Show that the triangle which satisfy the inequality $\dfrac{\sin^2 A+\sin^2 B+\sin^2 C}{\cos^2 A+\cos^2 B+\cos^2 C}=2$ is right angled.
My work:
$\sin^2 A+\sin^2 B+\sin^2 C=2(\cos^2 A+\cos^2 B+\cos^2 C)$
$3(\sin^2 A+\sin^2 B+\sin^2 C)=6$
$(\sin^2 A+\sin^2 B+\sin^2 C)=2$
What to do now?
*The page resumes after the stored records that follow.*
### config.mk
export PLATFORM = sky130hd
export DESIGN_NAME = adsr_env
export DESIGN_NICKNAME = d
export VERILOG_FILES = /design/src/rtl/adsr_env.sv
export SDC_FILE = /design/constraint.sdc
export NUM_CORES = 1
export LEC_CHECK = 0
export CAP_MARGIN = 20
export CORE_MARGIN = 3
export CORE_UTILIZATION = 61
export DETAILED_ROUTE_END_ITERATION = 12
export PLACE_DENSITY_LB_ADDON = 0.25
export RECOVER_POWER = 25
export SETUP_SLACK_MARGIN = 0.5
export SLEW_MARGIN = 10
export SYNTH_ARGS = -nofsm -noshare
export SYNTH_HDL_FRONTEND = slang
export SYNTH_SLANG_ARGS = --single-unit
### constraint.sdc
create_clock -name clk -period 10.7 [get_ports clk]
set_input_delay 1.07 -clock clk [delete_from_list [all_inputs] [get_ports clk]]
set_output_delay 1.07 -clock clk [all_outputs]
set_load 0.02 [all_outputs]
File: src/rtl/if_prefetch_pkg.sv
// Shared constants and helpers for the prefetching instruction-fetch stage.
package if_prefetch_pkg;

  localparam int PC_INC     = 4;
  // Low address bits that must be clear on every fetch target.
  localparam int ALIGN_MASK = 3;

  function automatic int clog2(input int n);
    int r;
    r = 0;
    for (int i = 0; i < 32; i++) begin
      if ((1 << i) < n) r = i + 1;
    end
    return r;
  endfunction

endpackage

File: src/rtl/if_prefetch_if.sv
// Decode-side, redirect and instruction-memory signals of the fetch stage.
interface if_prefetch_if #(
  parameter int INST_SZ = 32,
  parameter int PC_SZ   = 32,
  parameter int DEPTH   = 4
);
  import if_prefetch_pkg::*;

  localparam int CNT_W = clog2(DEPTH) + 1;

  logic               i_enable;
  logic               i_pc_src_D;
  logic               i_jump_D;
  logic               i_jump_sel_D;
  logic [PC_SZ-1:0]   i_branch_addr_D;
  logic [PC_SZ-1:0]   i_jump_addr_D;
  logic [PC_SZ-1:0]   i_rs_addr_D;
  logic               i_ready_D;
  logic               o_imem_en;
  logic [PC_SZ-1:0]   o_imem_addr;
  logic [INST_SZ-1:0] i_imem_data;
  logic               o_valid_F;
  logic [INST_SZ-1:0] o_instruction_F;
  logic [PC_SZ-1:0]   o_pc;
  logic [PC_SZ-1:0]   o_npc_F;
  logic [PC_SZ-1:0]   o_branch_delay_slot_F;
  logic [CNT_W-1:0]   o_count;

  modport master (
    input  i_enable, i_pc_src_D, i_jump_D, i_jump_sel_D,
    input  i_branch_addr_D, i_jump_addr_D, i_rs_addr_D, i_ready_D, i_imem_data,
    output o_imem_en, o_imem_addr, o_valid_F, o_instruction_F,
    output o_pc, o_npc_F, o_branch_delay_slot_F, o_count
  );

  modport slave (
    output i_enable, i_pc_src_D, i_jump_D, i_jump_sel_D,
    output i_branch_addr_D, i_jump_addr_D, i_rs_addr_D, i_ready_D, i_imem_data,
    input  o_imem_en, o_imem_addr, o_valid_F, o_instruction_F,
    input  o_pc, o_npc_F, o_branch_delay_slot_F, o_count
  );

endinterface

File: src/rtl/if_prefetch_fetch_queue.sv
// Synchronous FIFO of {pc, instruction} entries with flush; head is read combinationally.
module if_prefetch_fetch_queue
  import if_prefetch_pkg::*;
#(
  parameter int W     = 64,
  parameter int DEPTH = 4
) (
  input  logic                     i_clk,
  input  logic                     i_reset,
  input  logic                     push,
  input  logic [W-1:0]             push_data,
  input  logic                     pop,
  input  logic                     flush,
  output logic [W-1:0]             head,
  output logic                     valid,
  output logic [clog2(DEPTH):0]    count
);

  localparam int PTR_W = clog2(DEPTH);
  localparam int CNT_W = PTR_W + 1;

  logic [W-1:0]     mem [DEPTH];
  logic [PTR_W-1:0] wr_ptr_reg;
  logic [PTR_W-1:0] rd_ptr_reg;
  logic [CNT_W-1:0] count_reg;
  logic             not_empty;
  logic             pop_ok;
  logic             push_ok;

  assign not_empty = (count_reg != '0);
  assign pop_ok    = pop & not_empty & ~flush;
  // A push at full is only legal when the head leaves in the same cycle.
  assign push_ok   = push & ~flush & ((count_reg != CNT_W'(DEPTH)) | pop_ok);

  always_ff @(posedge i_clk or negedge i_reset) begin
    if (!i_reset) begin
      wr_ptr_reg <= '0;
      rd_ptr_reg <= '0;
      count_reg  <= '0;
    end else if (flush) begin
      wr_ptr_reg <= '0;
      rd_ptr_reg <= '0;
      count_reg  <= '0;
    end else begin
      if (push_ok) wr_ptr_reg <= wr_ptr_reg + PTR_W'(1);
      if (pop_ok)  rd_ptr_reg <= rd_ptr_reg + PTR_W'(1);
      case ({push_ok, pop_ok})
        2'b10:   count_reg <= count_reg + CNT_W'(1);
        2'b01:   count_reg <= count_reg - CNT_W'(1);
        default: count_reg <= count_reg;
      endcase
    end
  end

  always_ff @(posedge i_clk) begin
    if (push_ok) mem[wr_ptr_reg] <= push_data;
  end

  assign head  = mem[rd_ptr_reg];
  assign valid = not_empty;
  assign count = count_reg;

endmodule

File: src/rtl/if_prefetch.sv
// Instruction-fetch stage issuing sequential fetches into a prefetch queue ahead of decode.
module if_prefetch
  import if_prefetch_pkg::*;
#(
  parameter int               INST_SZ  = 32,
  parameter int               PC_SZ    = 32,
  parameter int               DEPTH    = 4,
  parameter logic [PC_SZ-1:0] RESET_PC = '0
) (
  input  logic          i_clk,
  input  logic          i_reset,
  if_prefetch_if.master bus
);

  localparam int CNT_W   = clog2(DEPTH) + 1;
  localparam int ENTRY_W = PC_SZ + INST_SZ;

  logic               redirect;
  logic [PC_SZ-1:0]   target_raw;
  logic [PC_SZ-1:0]   target;
  logic [PC_SZ-1:0]   fetch_pc_reg;
  logic [PC_SZ-1:0]   fetch_pc_next;
  logic [PC_SZ-1:0]   issue_addr;
  logic [PC_SZ-1:0]   inflight_addr_reg;
  logic               inflight_reg;
  logic               credit_ok;
  logic               issue;
  logic               push;
  logic               pop;
  logic [ENTRY_W-1:0] head;
  logic               q_valid;
  logic [CNT_W-1:0]   count;
  logic [PC_SZ-1:0]   head_pc;
  logic [PC_SZ-1:0]   last_pc_reg;
  logic [INST_SZ-1:0] last_inst_reg;

  assign redirect = bus.i_jump_sel_D | bus.i_jump_D | bus.i_pc_src_D;

  always_comb begin
    target_raw = bus.i_branch_addr_D;
    if (bus.i_jump_sel_D)  target_raw = bus.i_rs_addr_D;
    else if (bus.i_jump_D) target_raw = bus.i_jump_addr_D;
  end

  assign target = target_raw & ~PC_SZ'(ALIGN_MASK);

  // Queued plus in-flight entries may never exceed DEPTH; a redirect frees every credit.
  assign credit_ok  = (count + CNT_W'(inflight_reg)) < CNT_W'(DEPTH);
  assign issue      = i_reset & bus.i_enable & (redirect | credit_ok);
  assign issue_addr = redirect ? target : fetch_pc_reg;

  always_comb begin
    fetch_pc_next = issue_addr;
    if (issue) fetch_pc_next = issue_addr + PC_SZ'(PC_INC);
  end

  // The response arriving in a redirect cycle belongs to the old stream and is dropped.
  assign push = inflight_reg & ~redirect;
  assign pop  = q_valid & bus.i_ready_D;

  always_ff @(posedge i_clk or negedge i_reset) begin
    if (!i_reset) begin
      fetch_pc_reg      <= RESET_PC;
      inflight_reg      <= 1'b0;
      inflight_addr_reg <= '0;
    end else begin
      fetch_pc_reg <= fetch_pc_next;
      inflight_reg <= issue;
      if (issue) inflight_addr_reg <= issue_addr;
    end
  end

  if_prefetch_fetch_queue #(
    .W     (ENTRY_W),
    .DEPTH (DEPTH)
  ) u_queue (
    .i_clk     (i_clk),
    .i_reset   (i_reset),
    .push      (push),
    .push_data ({inflight_addr_reg, bus.i_imem_data}),
    .pop       (pop),
    .flush     (redirect),
    .head      (head),
    .valid     (q_valid),
    .count     (count)
  );

  // Remember the last shown head so the outputs hold steady while the queue is empty.
  always_ff @(posedge i_clk or negedge i_reset) begin
    if (!i_reset) begin
      last_pc_reg   <= '0;
      last_inst_reg <= '0;
    end else if (q_valid) begin
      last_pc_reg   <= head[ENTRY_W-1:INST_SZ];
      last_inst_reg <= head[INST_SZ-1:0];
    end
  end

  assign head_pc                   = q_valid ? head[ENTRY_W-1:INST_SZ] : last_pc_reg;
  assign bus.o_pc                  = head_pc;
  assign bus.o_instruction_F       = q_valid ? head[INST_SZ-1:0] : last_inst_reg;
  assign bus.o_npc_F               = head_pc + PC_SZ'(PC_INC);
  assign bus.o_branch_delay_slot_F = head_pc + PC_SZ'(2 * PC_INC);
  assign bus.o_valid_F             = q_valid;
  assign bus.o_count               = count;
  assign bus.o_imem_en             = issue;
  assign bus.o_imem_addr           = issue_addr;

endmodule
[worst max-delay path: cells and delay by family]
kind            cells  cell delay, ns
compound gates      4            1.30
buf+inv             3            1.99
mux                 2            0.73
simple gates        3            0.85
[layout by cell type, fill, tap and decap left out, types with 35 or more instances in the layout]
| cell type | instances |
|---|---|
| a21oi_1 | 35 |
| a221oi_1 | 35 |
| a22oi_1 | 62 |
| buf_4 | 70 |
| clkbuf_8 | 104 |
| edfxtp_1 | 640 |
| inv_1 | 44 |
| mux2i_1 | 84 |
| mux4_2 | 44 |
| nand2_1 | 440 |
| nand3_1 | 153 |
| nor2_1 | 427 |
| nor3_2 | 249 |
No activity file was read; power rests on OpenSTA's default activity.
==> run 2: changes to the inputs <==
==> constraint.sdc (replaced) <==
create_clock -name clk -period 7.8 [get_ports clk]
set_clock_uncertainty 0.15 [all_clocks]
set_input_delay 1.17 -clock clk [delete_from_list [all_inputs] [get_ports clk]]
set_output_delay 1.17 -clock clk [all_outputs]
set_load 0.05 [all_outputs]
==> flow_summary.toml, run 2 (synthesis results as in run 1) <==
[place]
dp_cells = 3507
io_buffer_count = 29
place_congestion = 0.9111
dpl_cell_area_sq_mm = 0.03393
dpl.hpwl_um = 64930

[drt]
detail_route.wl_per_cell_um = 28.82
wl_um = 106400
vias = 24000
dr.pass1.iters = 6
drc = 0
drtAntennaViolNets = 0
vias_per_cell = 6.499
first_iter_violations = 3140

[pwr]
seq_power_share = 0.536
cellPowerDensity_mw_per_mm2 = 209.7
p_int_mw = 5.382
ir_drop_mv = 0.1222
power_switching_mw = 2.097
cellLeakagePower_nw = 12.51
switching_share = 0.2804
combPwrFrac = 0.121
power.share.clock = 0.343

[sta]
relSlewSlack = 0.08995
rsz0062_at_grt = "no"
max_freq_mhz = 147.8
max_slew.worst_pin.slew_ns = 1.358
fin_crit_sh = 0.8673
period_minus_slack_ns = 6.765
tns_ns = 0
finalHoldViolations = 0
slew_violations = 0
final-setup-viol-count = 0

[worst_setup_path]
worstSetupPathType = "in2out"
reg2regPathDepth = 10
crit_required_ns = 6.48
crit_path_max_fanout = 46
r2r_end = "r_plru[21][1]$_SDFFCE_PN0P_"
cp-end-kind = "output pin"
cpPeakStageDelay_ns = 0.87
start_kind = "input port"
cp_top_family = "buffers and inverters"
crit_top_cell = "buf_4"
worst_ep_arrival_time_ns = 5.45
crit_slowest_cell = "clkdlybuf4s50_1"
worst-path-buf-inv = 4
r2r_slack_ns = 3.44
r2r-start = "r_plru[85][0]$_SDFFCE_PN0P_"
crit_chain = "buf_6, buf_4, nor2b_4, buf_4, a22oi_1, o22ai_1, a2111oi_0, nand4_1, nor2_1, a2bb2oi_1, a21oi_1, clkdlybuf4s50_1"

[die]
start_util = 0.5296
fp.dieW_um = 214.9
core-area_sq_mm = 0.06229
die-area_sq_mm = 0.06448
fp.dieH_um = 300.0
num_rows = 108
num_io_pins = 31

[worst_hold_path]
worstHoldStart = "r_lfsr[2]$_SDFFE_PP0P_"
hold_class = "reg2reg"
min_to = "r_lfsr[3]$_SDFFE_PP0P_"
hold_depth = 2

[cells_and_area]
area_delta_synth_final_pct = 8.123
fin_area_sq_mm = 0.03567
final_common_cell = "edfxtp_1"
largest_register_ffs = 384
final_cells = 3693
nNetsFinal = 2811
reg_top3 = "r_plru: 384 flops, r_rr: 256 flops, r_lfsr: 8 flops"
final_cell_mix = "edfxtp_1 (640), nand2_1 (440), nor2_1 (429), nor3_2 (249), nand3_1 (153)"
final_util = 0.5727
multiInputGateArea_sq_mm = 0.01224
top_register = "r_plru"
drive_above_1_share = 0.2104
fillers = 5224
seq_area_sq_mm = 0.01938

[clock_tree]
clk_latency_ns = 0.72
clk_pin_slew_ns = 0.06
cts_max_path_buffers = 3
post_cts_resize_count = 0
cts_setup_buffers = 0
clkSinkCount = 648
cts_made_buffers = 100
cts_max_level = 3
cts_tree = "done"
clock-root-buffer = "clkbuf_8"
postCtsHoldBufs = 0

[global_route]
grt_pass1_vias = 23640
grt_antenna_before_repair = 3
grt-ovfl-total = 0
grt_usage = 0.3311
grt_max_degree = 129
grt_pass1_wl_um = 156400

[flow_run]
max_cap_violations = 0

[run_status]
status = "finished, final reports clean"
Please help!
On
From where you have left off,
$$\sin^2A+\sin^2B+\sin^2C=2\implies1-\cos^2A+1-(\cos^2B-\sin^2C)=2$$
$$\implies\cos^2A+\cos^2B-\sin^2C=0$$
Using $\displaystyle\cos^2B-\sin^2C=\cos(B+C)\cos(B-C)$
$$\implies\cos^2A+\cos^2B-\sin^2C=\cos^2A+\cos(B+C)\cos(B-C)$$
As $\displaystyle A+B+C=\pi, B+C=\pi-A,\cos(B+C)=\cos(\pi-A)=-\cos A,$
$$\implies\cos^2A+\cos(B+C)\cos(B-C)=\cos^2A-\cos A\cos(B-C)$$
$$=\cos A\left[\cos A -\cos(B-C)\right]$$
$$=\cos A\left[-\cos(B+C) -\cos(B-C)\right]$$
$$=\cos A\left[-2\cos B\cos C\right]$$
The last equation gives: cos(2A) + cos(2B) + cos(2C) = - 1 => 2cos(A+B)cos(A-B) + 2(cos(C))^2 = 0 ==> -2cos(C)cos(A-B) + 2(cos(C))^2 = 0 ==> 2cos(C)(-cos(A-B) + cos(C)) = 0. So cos(C) = 0 gives C = pi/2 or cos(A-B) = cos(C). So A-B = C or -C and this means A = B + C or B = A + C so 2A = pi so A =pi/2 or 2B = pi so B = pi/2. So either way A or B or C = pi/2. ABC is a right triangle.